Is PM’S support of COVID protests in China suspect?
Asian nation’s approach far more grim
This week, Prime Minister Justin Trudeau wholeheartedly endorsed a wave of disruptive anti-lockdown protests roiling the People’s Republic of China. “Everyone in China should be allowed to express themselves,” he said. “We’ll stand with people who are expressing themselves.”
It’s the job of any Canadian leader to support dissident movements in Communist China, but the sentiment quickly inspired eyerolls among the world’s more anti-trudeau quarters.
To many observers, both foreign and domestic, one of Trudeau’s signature actions as prime minister was the suspension of Canada’s usual safeguards on civil liberties in order to evict an intransigent anti-mandate protest in the nation’s capital.
But is Trudeau a hypocrite for supporting Chinese protesters while crushing those at home? We’ll let you decide.
THE CHINESE GOVERNMENT IS UNELECTED. THAT’S IMPORTANT.
Like it or not, Trudeau was Canada’s elected leader at the time he invoked the Emergencies Act to clear the Freedom Convoy from downtown Ottawa. Not only was the move backed by a clear majority of Canadians who were polled on the issue, but it was even approved by a House of Commons vote. And, of course, the invocation sparked a mandatory government inquiry in which Trudeau himself was called to testify.
The same goes for many of the more extreme lockdown measures that sparked Freedom Convoy in the first place. Time after time, Canadian polls showed that a majority were on board with vaccine mandates, and many of the country’s most lockdown-happy governments were able to handily win re-election. (Quebec and Ontario are good examples.)
Naturally, not one of these checks exist in China. COVID strictures (like everything else) are imposed by authorities who are not elected, are not subject to oversight, and face no political opposition. For Chinese people, illegal protests and civil disobedience are literally their only way of registering political dissent.
THE CHINESE LOCKDOWNS ARE WAY HARDER THAN THEY EVER WERE IN CANADA
Earlier this year, it could be said that Canada had some of the harshest COVID strictures in the Western world. In January, we were only one of the only democracies still locking down schools and gyms, and we maintained uncompromising vaccine passports on aircraft and at our border for months after much of Europe abandoned the measure.
And yet, we were still a freewheeling land of liberty compared to what China’s been doing in recent months. China is pursuing a strategy of “ZERO-COVID,” and is using the full force of history’s most pervasive surveillance apparatus in order to do it.
Chinese citizens are forced to test for COVID several times a week in some cases, and face automatic isolation from civil society if they’ve been so much as exposed to a potential COVID patient. Entire metropolises have been subject to “hard” lockdowns in which more than 10 million people are effectively imprisoned in their apartments, without consideration of their ability to access food or essentials.

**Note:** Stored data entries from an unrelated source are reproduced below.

Source: an optimization exercise on an open RTL-to-GDS flow (aim: small area). Production flows keep margins and buffers that such runs may drop. Where RTL was checked, it was by simulation tests only, not by an equivalence proof against the original. Power is estimated from default activity; no workload was simulated.

// trfu
module trfu (
    input  wire        clk,
    input  wire        rst,        
    input  wire        line_in,    
    output wire        line_out,   
    output wire        line_oe,    
    input  wire [15:0] addr,
    input  wire [7:0]  wdata,
    input  wire        we,
    input  wire        re,
    output reg  [7:0]  rdata,
    output wire        exit_app
);
For scale: roughly 2,500 cells after synthesis, ~40 I/O pins, roughly 27,000 µm² of cells after synthesis.
Settings: LEC_CHECK=0, CAP_MARGIN=20, CORE_MARGIN=2, CORE_UTILIZATION=70, CTS_CLUSTER_DIAMETER=100, CTS_CLUSTER_SIZE=25, SLEW_MARGIN=20, SYNTH_HIERARCHICAL=1; clock period 10.0 ns.
run.sh (not shown) runs the stock make flow with config.mk's settings and CLKGATE_MAP_FILE= SYNTH_SCRIPT=/design/flow/synth_recipe.tcl, a recipe that flattens the netlist after the stock synthesis.
Next try:
--- a/flow/design.v
+++ b/flow/design.v
@@ -108,41 +108,29 @@
     wire c_1000 = c1[9] & c1[8] & c1[7] & c1[6] & c1[5] & c1[3];
     wire [5:0] rxlen = (held | txing) ? bidx : 6'd0;
     wire       low12 = (addr[11:5] == 7'd0);
     wire       page0 = (addr[15:12] == 4'h0) && low12;
     wire       rd_rx = (addr[15:12] == 4'h1) && low12;
     wire       rd_tx = (addr[15:12] == 4'h2) && low12;
-    wire [1:0] slo;
-    wire       slc1, slc2;
-    assign slo[0] = addr[0] ^ rot[0];
-    assign slc1   = addr[0] & rot[0];
-    assign slo[1] = addr[1] ^ rot[1] ^ slc1;
-    assign slc2   = (addr[1] & rot[1]) | (slc1 & (addr[1] ^ rot[1]));
-    wire [2:0] shi;
-    wire [3:0] shc;
-    assign shc[0] = 1'b0;
-    generate for (gi = 0; gi < 3; gi = gi + 1) begin : SHI
-        assign shi[gi]   = addr[gi+2] ^ rot[gi+2] ^ shc[gi];
-        assign shc[gi+1] = (addr[gi+2] & rot[gi+2]) | (shc[gi] & (addr[gi+2] ^ rot[gi+2]));
-    end endgenerate
-    wire [3:0] dlo  = 4'd1 << slo;
-    wire [7:0] dhi0 = 8'd1 << shi;
-    wire [7:0] dhi  = slc2 ? {dhi0[6:0], dhi0[7]} : dhi0;
-    wire [31:0] dec;
-    generate for (gi = 0; gi < 32; gi = gi + 1) begin : DEC
-        assign dec[gi] = dhi[gi / 4] & dlo[gi % 4];
+    wire [4:0] slot;
+    wire [5:0] sc5;
+    assign sc5[0] = 1'b0;
+    generate for (gi = 0; gi < 5; gi = gi + 1) begin : SLOT
+        assign slot[gi]  = addr[gi] ^ rot[gi] ^ sc5[gi];
+        assign sc5[gi+1] = (addr[gi] & rot[gi]) | (sc5[gi] & (addr[gi] ^ rot[gi]));
     end endgenerate
+    wire [31:0] dec  = 32'd1 << slot;
     wire [255:0] rx_flat, tx_flat;
     generate for (gi = 0; gi < 32; gi = gi + 1) begin : FLAT
         assign rx_flat[8*gi+7:8*gi] = rxring[gi];
         assign tx_flat[8*gi+7:8*gi] = txring[gi];
     end endgenerate
     wire [7:0] rx_rd, tx_raw;
     trfu_aomux #(.N(32)) u_rxmux (.d(rx_flat), .sel(dec), .y(rx_rd));
     trfu_aomux #(.N(32)) u_txmux (.d(tx_flat), .sel(dec), .y(tx_raw));
-    wire [7:0] tx_rd = tx_raw ^ {8{slo[0]}};    
+    wire [7:0] tx_rd = tx_raw ^ {8{slot[0]}};
     wire [31:0] rsel = 32'd1 << addr[4:0];
     wire [7:0] reg_rd;
     trfu_aoterms #(.T(21)) u_reg0 (.a({rsel[26], txlen[8], txlen[0], txck[0], txseq[0], rxlen[0], rxck[0], rxseq[0], t_p[8], t_p[0], t_w[8], t_w[0], t_q[8], t_q[0], t_l[8], t_l[0], t_h[8], t_h[0], retry[0], event_r[0], phase[0]}),
         .s({rsel[26], rsel[21], rsel[20], rsel[19], rsel[18], rsel[16], rsel[15], rsel[14], rsel[13], rsel[12], rsel[11], rsel[10], rsel[9], rsel[8], rsel[7], rsel[6], rsel[5], rsel[4], rsel[3], rsel[2], rsel[1]}), .y(reg_rd[0]));
     trfu_aoterms #(.T(21)) u_reg1 (.a({rsel[27], rsel[26], txlen[9], txlen[1], txck[1], txseq[1], rxlen[1], rxck[1], rxseq[1], t_p[9], t_p[1], t_w[9], t_w[1], t_q[1], t_l[9], t_l[1], t_h[9], t_h[1], retry[1], event_r[1], phase[1]}),
         .s({rsel[27], rsel[26], rsel[21], rsel[20], rsel[19], rsel[18], rsel[16], rsel[15], rsel[14], rsel[13], rsel[12], rsel[11], rsel[10], rsel[8], rsel[7], rsel[6], rsel[5], rsel[4], rsel[3], rsel[2], rsel[1]}), .y(reg_rd[1]));
The changed run went through all stages and came out clean. Maximum frequency rose by 0.70%. Worst setup slack is better by 68 ps. First-iteration DRC count fell by 18%. Via count fell by 6.5%. Cell area rose by 0.44%. Total power rose by 1.1%. Core utilization rose by 0.34 points. Global-route usage fell by 5.7 points. Hold slack is worse by 6.3 ps. Routed wire length fell by 11%. Non-clock buffer count rose by 19.
The RTL of the second run of this note was laid out without a check of its function.

==> port drivers added, routing unchanged <==
The results above use ideal ports. As a check the final layouts listed here were re-extracted and re-timed, cells and wires unchanged. Step 1 sets driving cells, clkbuf_16 on the clock port and buf_2 on the other inputs (assumed; they add their load-dependent delay and slew). Step 2, shift: input delay + t, output delay - t, t = (earliest + latest rising clock arrival at the registers) / 2. This alone moves slack from input paths to output paths. Slacks: ideal ports / drivers / drivers and shift; pairs: ideal ports / drivers.
| run | t, ns | setup WS [ns] | worst setup path at the end | pins driven straight from the clock port |
|---|---|---|---|---|
| the first run | 0.704 | 0.189 / 0.127 / 0.221 | input to output | 1 |
| the second run | 0.695 | 0.257 / 0.197 / 0.254 | input to output | 1 |
After both steps setup and hold are still met in every run listed. The setup slack of the second run, which loses most, moves by -0.060 ns with the drivers and by -0.003 ns with both steps.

The current wave of protests, in fact, began after 10 people were killed in an apartment fire in the Xinjiang region; they had been unable to escape as authorities had locked the doors to enforce a quarantine order.
EVEN TRUDEAU’S HARD-HANDED CRACKDOWN ON PROTESTS WAS POSITIVELY KID-GLOVED COMPARED TO CHINA
The Emergencies Act was basically used for three things: It enabled law enforcement to freeze the bank accounts of protesters without judicial oversight and it was used to mark off “no-go” areas in which anyone present was subject to immediate arrest. Finally, it was used to forcibly conscript tow truck drivers into government service.

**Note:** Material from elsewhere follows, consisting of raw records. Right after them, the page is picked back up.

What follows belongs to an exercise in optimizing a design on an open flow for small area, a short achievable clock period and few clock cycles per item; a production flow would make more cautious choices.
At most, simulation tests tie the RTL to the original design; equivalence was not proved.
Power figures rest on the tool's default switching activity, not on a simulated workload.

==> flow/design.v <==
module tpe_fparse (
    input  wire         clk,
    input  wire         rst,
    input  wire         in_valid,
    input  wire [7:0]   in_data,
    input  wire         in_last,
    output reg          in_ready,
    output reg          out_valid,
    input  wire         out_ready,
    output reg          out_end,
    output wire [7:0]   out_kind,
    output reg          out_success,
    output reg  [31:0]  out_word,
    output wire [15:0]  out_period,
    output reg          out_flag,
    output reg  [103:0] out_temps,
    output reg  [15:0]  out_cursor
);
    localparam [7:0]  SYNC0       = 8'hCA;
    localparam [7:0]  SYNC1       = 8'hFE;
    localparam [15:0] CRC_POLY    = 16'h1021;
    localparam [15:0] CRC_INIT    = 16'hFFFF;
    function [15:0] crc_byte;
        input [15:0] c_in;
        input [7:0]  b;
        reg   [15:0] c;
        integer      i;
        begin
            c = c_in ^ {b, 8'h00};
            for (i = 0; i < 8; i = i + 1)
                c = c[15] ? ((c << 1) ^ CRC_POLY) : (c << 1);
            crc_byte = c;
        end
    endfunction
    reg  [8:0]  fidx;
    reg         rs;
    wire [8:0]  fe = rs ? 9'd0 : fidx;
    reg  [7:0]  rem;           
    reg         at_last;       
    reg         stopped;       
    reg  [15:0] crc_rx;
    reg  [15:0] crc;
    reg  [2:0]  kind;
    reg         chk;           
    reg  [3:0]  crcgood;       
    reg         lastp;         
    reg         fresh;         
    reg         end_pending;
    reg         end_zero;      
    reg         zq;            
    assign out_kind   = {5'd0, kind};
    assign out_period = out_temps[15:0];
    wire out_free = !out_valid || out_ready;
    wire take = in_valid && in_ready;
    wire wr = !out_valid;      
    wire type_ok = (in_data[7:3] == 5'd0) && (in_data[2:0] != 3'd0) && (in_data[2:0] != 3'd7);
    reg  hdr_bad;
    always @(*) begin
        case (fe)
            9'd0:    hdr_bad = (in_data != SYNC0);
            9'd1:    hdr_bad = (in_data != SYNC1);
            9'd4:    hdr_bad = !type_ok;
            default: hdr_bad = 1'b0;
        endcase
    end
    wire f6 = (fe == 9'd6);
    wire frame_done = f6 ? (in_data == 8'd0) : at_last;
    wire [15:0] crc_next = crc_byte(crc, in_data);
    reg  rec_len_ok;
    always @(*) begin
        case (kind)
            3'd4:    rec_len_ok = (fidx >= 9'd24);
            3'd3:    rec_len_ok = (fidx >= 9'd13);
            3'd6:    rec_len_ok = (fidx != 9'd7);
            default: rec_len_ok = 1'b1;
        endcase
    end
    wire        crc_ok   = chk && (&crcgood);
    wire        rec_b    = crc_ok && rec_len_ok;
    wire [9:0]  csum_lo  = {1'b0, out_cursor[8:0]} + {1'b0, fidx};
    wire [6:0]  cur_hi1  = out_cursor[15:9] + 7'd1;
    wire [15:0] csum     = {csum_lo[9] ? cur_hi1 : out_cursor[15:9], csum_lo[8:0]};
    integer k;
    always @(posedge clk) begin
        case (fe)
            9'd2: crc_rx[7:0]  <= in_data;
            9'd3: crc_rx[15:8] <= in_data;
            9'd4: if (wr) kind        <= in_data[2:0];
            9'd5: if (wr) out_success <= (in_data != 8'd0);
            9'd7: if (wr) out_flag    <= (in_data != 8'd0);
            default: ;
        endcase
        for (k = 0; k < 4; k = k + 1)
            if (wr && fe == 9'd7 + k) out_word[8*k +: 8] <= in_data;
        for (k = 0; k < 13; k = k + 1)
            if (wr && fe == 9'd11 + k) out_temps[8*k +: 8] <= in_data;
        if (f6)
            rem <= in_data;
        else if (take)
            rem <= rem - 8'd1;
        if (fe < 9'd4)
            crc <= CRC_INIT;
        else if (take)
            crc <= crc_next;
        for (k = 0; k < 4; k = k + 1)
            crcgood[k] <= (crc_next[4*k +: 4] == crc_rx[4*k +: 4]);
    end
    reg s0v, s0e, s1v, s1z, s2v;
    reg cur_zero;
    reg restart;
    always @(posedge clk) begin
        s0v = out_valid;   s0e = out_end;
        s1v = end_pending; s1z = end_zero;
        s2v = zq;
        cur_zero = 1'b0;
        restart = take && (in_last || frame_done);
        if (rst) begin
            fidx        <= 9'd0;
            rs          <= 1'b0;
            at_last     <= 1'b0;
            stopped     <= 1'b0;
            chk         <= 1'b0;
            lastp       <= 1'b0;
            fresh       <= 1'b1;
            end_pending <= 1'b0;
            end_zero    <= 1'b0;
            zq          <= 1'b0;
            out_valid   <= 1'b0;
            in_ready    <= 1'b1;
        end else begin
            chk   <= take && frame_done && !stopped;
            lastp <= take && in_last;
            rs   <= restart;
            fidx <= take ? fe + 9'd1 : fe;
            if (restart)
                at_last <= 1'b0;
            else if (take)
                at_last <= f6 ? (in_data == 8'd1) : (fe >= 9'd7 && rem == 8'd2);
            if (take && in_last)
                stopped <= 1'b0;
            else if ((take && !stopped && hdr_bad) || (chk && !(&crcgood) && !lastp))
                stopped <= 1'b1;
            if (crc_ok)
                fresh <= 1'b0;
            if (lastp)
                fresh <= 1'b1;
            if (fresh && !out_valid && !lastp)
                cur_zero = 1'b1;
            if (out_free) begin
                s0v = s1v;  s0e = 1'b1;
                if (s1v && s1z)
                    cur_zero = 1'b1;
                s1v = s2v;  s1z = 1'b1;
                s2v = 1'b0;
            end
            if (rec_b) begin
                s0v = 1'b1; s0e = 1'b0;
                if (lastp) begin
                    s1v = 1'b1; s1z = 1'b0;
                end
            end else if (lastp) begin
                if (!s0v) begin
                    s0v = 1'b1; s0e = 1'b1;
                    if (fresh) cur_zero = 1'b1;
                end else if (!s1v) begin
                    s1v = 1'b1; s1z = s0e;
                    if (fresh && !s0e) cur_zero = 1'b1;
                end else
                    s2v = 1'b1;
            end
            if (crc_ok)
                out_cursor <= csum;
            else if (cur_zero)
                out_cursor <= 16'd0;
            out_valid   <= s0v;
            out_end     <= s0e;
            end_pending <= s1v;
            end_zero    <= s1z;
            zq          <= s2v;
            in_ready    <= !(take && in_last) && !s2v &&
                           !(s0v && (take ? (!(in_last || (!f6 && at_last)) && fe >= 9'd3)
                                          : (fe >= 9'd4)));
        end
    end
endmodule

It’s Canada’s single greatest encroachment on civil liberties since the 1970 October Crisis. And yet, by Chinese standards it would barely raise eyebrows among their usual tool kit of measures to crush dissent.

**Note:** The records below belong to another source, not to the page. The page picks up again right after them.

This is an optimization exercise on Yosys and OpenROAD, whose aim is small area, not a production implementation. Only simulation tests tie the RTL to the original design; equivalence was not proved.

==> design/flow/design.v <==
module tomasulo_alu_cluster (
    input  wire        clk,
    input  wire        rst,
    input  wire        flush,
    input  wire        iss_valid,
    output wire        iss_ready,
    input  wire [4:0]  iss_op,
    input  wire        iss_j_tag,
    input  wire [31:0] iss_j,
    input  wire        iss_k_tag,
    input  wire [31:0] iss_k,
    input  wire [7:0]  iss_rob,
    input  wire        ext_valid,
    input  wire [7:0]  ext_rob,
    input  wire [31:0] ext_value,
    output wire        wb0_valid,
    output wire [7:0]  wb0_rob,
    output wire [31:0] wb0_value,
    output wire        wb1_valid,
    output wire [7:0]  wb1_rob,
    output wire [31:0] wb1_value
);
    localparam [3:0] C_ZERO = 4'b0000, C_AND = 4'b0001, C_OR  = 4'b0010,
                     C_XOR  = 4'b0011, C_SLL = 4'b0100, C_SRL = 4'b0101,
                     C_CMP  = 4'b0110, C_LT  = 4'b0111, C_MV  = 4'b1100,
                     C_ADD  = 4'b1000, C_SUB = 4'b1001, C_MUL = 4'b1010,
                     C_DIV  = 4'b1011;
    reg [3:0] iss_cls;
    always @* begin
        case (iss_op)
            5'd1, 5'd2:   iss_cls = C_ADD;
            5'd3:         iss_cls = C_SUB;
            5'd4:         iss_cls = C_MUL;
            5'd5:         iss_cls = C_DIV;
            5'd6, 5'd7:   iss_cls = C_AND;
            5'd8, 5'd9:   iss_cls = C_OR;
            5'd10:        iss_cls = C_XOR;
            5'd11, 5'd12: iss_cls = C_SLL;
            5'd13, 5'd14: iss_cls = C_SRL;
            5'd15:        iss_cls = C_CMP;
            5'd16:        iss_cls = C_LT;
            5'd17, 5'd18: iss_cls = C_MV;
            default:      iss_cls = C_ZERO;
        endcase
    end
    reg [3:0]  s_valid, s_inuse, s_jt, s_kt;
    reg [3:0]  s_jp, s_kp;      
    reg [3:0]  s_cls [0:3];
    reg [31:0] s_j   [0:3];
    reg [31:0] s_k   [0:3];
    reg [7:0]  s_rob [0:3];
    reg        busy   [0:1];
    reg [3:0]  cnt    [0:1];
    reg [3:0]  ucls   [0:1];
    reg [1:0]  slot_r [0:1];
    reg [32:0] R      [0:1];
    reg [30:0] Q      [0:1];
    reg        flag   [0:1];    
    reg        cdbv   [0:1];
    wire live = !flush;
    wire [31:0] res  [0:1];     
    wire [7:0]  urob [0:1];
    assign urob[0] = s_rob[slot_r[0]];
    assign urob[1] = s_rob[slot_r[1]];
    assign wb0_valid = cdbv[0] && live;
    assign wb0_rob   = urob[0];
    assign wb0_value = res[0];
    assign wb1_valid = cdbv[1] && live;
    assign wb1_rob   = urob[1];
    assign wb1_value = res[1];
    reg [3:0]  w_valid, w_jt, w_kt, e_j, e_k, j0, j1, k0, k1;
    reg [31:0] w_j [0:3];
    reg [31:0] w_k [0:3];
    integer s;
    always @* begin
        for (s = 0; s < 4; s = s + 1) begin
            w_jt[s] = s_jt[s];
            w_j[s]  = s_j[s];
            w_kt[s] = s_kt[s];
            w_k[s]  = s_k[s];
            e_j[s] = 1'b0;
            j0[s] = 1'b0;
            j1[s] = 1'b0;
            e_k[s] = 1'b0;
            k0[s] = 1'b0;
            k1[s] = 1'b0;
            if (s_jp[s]) begin
                w_jt[s] = 1'b0;
            end else if (cdbv[0] && s_jt[s] && s_j[s][7:0] == urob[0]) begin
                w_jt[s] = 1'b0; w_j[s] = res[0]; j0[s] = 1'b1;
            end else if (cdbv[1] && s_jt[s] && s_j[s][7:0] == urob[1]) begin
                w_jt[s] = 1'b0; w_j[s] = res[1]; j1[s] = 1'b1;
            end else if (ext_valid && s_jt[s] && s_j[s][7:0] == ext_rob) begin
                e_j[s] = 1'b1; w_j[s] = ext_value;
            end
            if (s_kp[s]) begin
                w_kt[s] = 1'b0;
            end else if (cdbv[0] && s_kt[s] && s_k[s][7:0] == urob[0]) begin
                w_kt[s] = 1'b0; w_k[s] = res[0]; k0[s] = 1'b1;
            end else if (cdbv[1] && s_kt[s] && s_k[s][7:0] == urob[1]) begin
                w_kt[s] = 1'b0; w_k[s] = res[1]; k1[s] = 1'b1;
            end else if (ext_valid && s_kt[s] && s_k[s][7:0] == ext_rob) begin
                e_k[s] = 1'b1; w_k[s] = ext_value;
            end
            w_valid[s] = s_valid[s] && live &&
                         !(cdbv[0] && slot_r[0] == s[1:0]) &&
                         !(cdbv[1] && slot_r[1] == s[1:0]);
        end
    end
    wire [3:0] rdy = w_valid & ~s_inuse & ~w_jt & ~w_kt;
    wire       c0 = !busy[0] && live && (|rdy);
    wire [1:0] sel0 = rdy[0] ? 2'd0 : rdy[1] ? 2'd1 : rdy[2] ? 2'd2 : 2'd3;
    wire [3:0] rdy1 = rdy & ~({3'b000, c0} << sel0);
    wire       c1 = !busy[1] && live && (|rdy1);
    wire [1:0] sel1 = rdy1[0] ? 2'd0 : rdy1[1] ? 2'd1 : rdy1[2] ? 2'd2 : 2'd3;
    wire [31:0] a0 = s_j[slot_r[0]], b0 = s_k[slot_r[0]];
    wire [31:0] a1 = s_j[slot_r[1]], b1 = s_k[slot_r[1]];
    wire pend0 = busy[0] && ucls[0] == C_MUL && !flag[0];
    wire pend1 = busy[1] && ucls[1] == C_MUL && !flag[1];
    wire g0 = pend0;
    wire g1 = pend1 && !pend0;
    wire [31:0] ma = g0 ? a0 : a1;
    wire [31:0] mb = g0 ? b0 : b1;
    wire [31:0] prod;
    tac_mul32lo mul (.a(ma), .b(mb), .p(prod));
    wire        u_claim [0:1];
    wire [1:0]  u_sel   [0:1];
    wire [31:0] u_a     [0:1];
    wire [31:0] u_b     [0:1];
    wire        u_g     [0:1];
    assign u_claim[0] = c0; assign u_claim[1] = c1;
    assign u_sel[0] = sel0; assign u_sel[1] = sel1;
    assign u_a[0] = a0;     assign u_a[1] = a1;
    assign u_b[0] = b0;     assign u_b[1] = b1;
    assign u_g[0] = g0;     assign u_g[1] = g1;
    genvar u;
    generate
        for (u = 0; u < 2; u = u + 1) begin : unit
            wire [31:0] a = u_a[u];
            wire [31:0] b = u_b[u];
            wire [3:0]  k = ucls[u];
            wire [3:0]  kc = s_cls[u_sel[u]];
            wire        lat1 = !(kc[3] && !kc[2]);
            wire        isdiv = (k == C_DIV);
            wire        pre   = (cnt[u] == 4'd13);
            wire        dstep = isdiv && !pre;
            wire        sub   = (k == C_SUB) || (k == C_LT);
            wire        sa = a[31], sb = b[31];
            wire [31:0] ax  = dstep ? {Q[u], R[u][32]} : a;
            wire [31:0] by  = isdiv ? (pre ? {32{sb}} : (b ^ {32{!sb}})) : (b ^ {32{sub}});
            wire        ci  = isdiv ? (!pre && !sb) : sub;
            wire [32:0] sum33 = {1'b0, ax} + {1'b0, by} + {32'd0, ci};
            wire [31:0] sum = sum33[31:0];
            wire        lt  = (sa != sb) ? sa : sum[31];
            wire        aneg = sa || (sb && sum[31]);
            wire [31:0] dvd = sum ^ {32{aneg}};
            wire        inv = sb ? !(sa || sum[31]) : sa;
            wire        isl = (k == C_SLL);
            reg  [31:0] a_rev, shr_rev;
            integer m;
            always @* begin
                for (m = 0; m < 32; m = m + 1) a_rev[m] = a[31-m];
            end
            wire [31:0] shin = isl ? a_rev : a;
            wire [31:0] shr  = $signed({!isl && a[31], shin}) >>> b[4:0];
            always @* begin
                for (m = 0; m < 32; m = m + 1) shr_rev[m] = shr[31-m];
            end
            reg [3:0] tt;
            always @* begin
                case (k)
                    C_AND:        tt = 4'b1000;
                    C_OR:         tt = 4'b1110;
                    C_XOR, C_CMP: tt = 4'b0110;
                    C_MV:         tt = 4'b1100;
                    default:      tt = 4'b0000;
                endcase
            end
            wire [31:0] lg = ({32{tt[0]}} & ~a & ~b) | ({32{tt[1]}} & ~a & b) |
                             ({32{tt[2]}} & a & ~b)  | ({32{tt[3]}} & a & b);
            wire iscmp = (k == C_CMP);
            wire r_lg  = (k == C_AND) || (k == C_OR) || (k == C_XOR) || (k == C_MV);
            wire r_sl  = (k == C_SLL);
            wire r_sr  = (k == C_SRL);
            wire r_add = (k == C_ADD) || (k == C_SUB);
            wire r_md  = (k == C_MUL) || (k == C_DIV);
            wire r_b0  = (iscmp && ~|lg) || ((k == C_LT) && lt);
            wire [31:0] r = ({32{r_lg}} & lg) | ({32{r_sl}} & shr_rev) | ({32{r_sr}} & shr) |
                            ({32{r_add}} & sum) | ({32{r_md}} & R[u][31:0]) | {31'd0, r_b0};
            assign res[u] = r;
            wire [31:0] dx  = b ^ {32{!sb}};
            wire        dci = !sb;
            reg  [32:0] rr;
            reg  [30:0] qq;
            reg  [31:0] x;
            reg  [32:0] t;
            integer i;
            always @* begin
                x  = {Q[u], R[u][32]};
                qq = sum33[32] ? sum33[30:0] : x[30:0];
                rr = {R[u][31:0], sum33[32] ^ flag[u]};
                for (i = 1; i < 3; i = i + 1) begin
                    x  = {qq, rr[32]};
                    t  = {1'b0, x} + {1'b0, dx} + {32'd0, dci};
                    qq = t[32] ? t[30:0] : x[30:0];
                    rr = {rr[31:0], t[32] ^ flag[u]};
                end
            end
            wire bz = (b == 32'd0);
            wire rm = busy[u] && k == C_MUL && u_g[u];
            wire rp = busy[u] && isdiv && pre;
            wire rs = busy[u] && isdiv && !pre && cnt[u] != 4'd1;
            always @(posedge clk) begin
                if (rst || flush) begin
                    busy[u] <= 1'b0;
                end else if (busy[u]) begin
                    cnt[u] <= cnt[u] - 4'd1;
                    if (cnt[u] == 4'd1)
                        busy[u] <= 1'b0;
                end else if (u_claim[u] && !lat1) begin
                    busy[u] <= 1'b1;
                    cnt[u]  <= (kc[1:0] == 2'b11) ? 4'd13 : (kc[1:0] == 2'b10) ? 4'd3 : 4'd1;
                    flag[u] <= 1'b0;
                end
                if (!busy[u] && u_claim[u]) begin
                    slot_r[u] <= u_sel[u];
                    ucls[u]   <= kc;
                end
                cdbv[u] <= !rst && live && ((busy[u] && cnt[u] == 4'd1) || (u_claim[u] && lat1));
                if (rm)
                    flag[u] <= 1'b1;
                if (rp)
                    flag[u] <= inv || bz;
                if (rm || rp || rs)
                    R[u] <= ({33{rm}} & {1'b0, prod}) | ({33{rp}} & {1'b0, dvd}) |
                            ({33{rs}} & rr);
                if (rp || rs)
                    Q[u] <= {31{rs}} & qq;
            end
        end
    endgenerate
    wire       free_found = !(&w_valid);
    wire [1:0] free_slot  = !w_valid[0] ? 2'd0 : !w_valid[1] ? 2'd1 :
                            !w_valid[2] ? 2'd2 : 2'd3;
    assign iss_ready = free_found;
    wire do_issue = iss_valid && free_found;
    wire iss_je = ext_valid && live && iss_j_tag && iss_j[7:0] == ext_rob;
    wire iss_ke = ext_valid && live && iss_k_tag && iss_k[7:0] == ext_rob;
    always @(posedge clk) begin
        for (s = 0; s < 4; s = s + 1) begin
            s_jt[s] <= w_jt[s];
            s_jp[s] <= e_j[s];
            s_kt[s] <= w_kt[s];
            s_kp[s] <= e_k[s];
            s_valid[s] <= w_valid[s];
            if ((c0 && sel0 == s[1:0]) || (c1 && sel1 == s[1:0]))
                s_inuse[s] <= 1'b1;
            if (do_issue && free_slot == s[1:0]) begin
                s_valid[s] <= 1'b1;
                s_inuse[s] <= 1'b0;
                s_cls[s]   <= iss_cls;
                s_jt[s]    <= iss_j_tag;
                s_jp[s]    <= iss_je;
                s_kt[s]    <= iss_k_tag;
                s_kp[s]    <= iss_ke;
                s_rob[s]   <= iss_rob;
            end
            if (rst)
                s_valid[s] <= 1'b0;
        end
    end
    genvar g;
    generate
        for (g = 0; g < 4; g = g + 1) begin : opv
            wire ih  = do_issue && free_slot == g;
            wire jsi = ih && !iss_je, jse = ih ? iss_je : e_j[g];
            wire js0 = !ih && j0[g], js1 = !ih && j1[g];
            wire ksi = ih && !iss_ke, kse = ih ? iss_ke : e_k[g];
            wire ks0 = !ih && k0[g], ks1 = !ih && k1[g];
            always @(posedge clk) begin
                if (jsi || jse || js0 || js1)
                    s_j[g] <= ({32{jsi}} & iss_j) | ({32{jse}} & ext_value) |
                              ({32{js0}} & res[0]) | ({32{js1}} & res[1]);
                if (ksi || kse || ks0 || ks1)
                    s_k[g] <= ({32{ksi}} & iss_k) | ({32{kse}} & ext_value) |
                              ({32{ks0}} & res[0]) | ({32{ks1}} & res[1]);
            end
        end
    endgenerate
endmodule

Protesters are routinely carted off to parts unknown for days on end; and face potential execution if charged.
The latest protests have seen Chinese police marshalled to do forced street checks of smartphones in order to screen for VPN software — a potential sign that the owner is accessing internet content unapproved by the government. Chinese citizens even face criminal penalties for “liking” a social media post that authorities have deemed to be subversive.
SCREW BEIJING
China, by most metrics, is Canada’s No. 1 geopolitical enemy right now. According to a poll in November, more than 84 per cent of Canadians think the People’s Republic of China has a negative influence on the world.
There’s good evidence that Beijing is actively trying to tweak the outcomes of our federal elections. Chinese cities are apparently opening police stations on Canadian soil in order to supervise their expats. Chinese authorities routinely threaten Canadian politicians if they so much as plan a trip to Taiwan.
Chinese President Xi Jinping feels fine publicly dressing down our guy at international summits. And, of course, there’s good evidence that the whole COVID pandemic, which has killed more than 50,000 Canadian, is owed in large part to Chinese coverup efforts.
Turnabout is fair play. China has proved itself extremely willing to prescribe actions for Canada that it absolutely wouldn’t tolerate on its home soil. So what’s Trudeau supposed to do? Not express his government’s support for a once-in-a-generation domestic threat to China’s autocracy?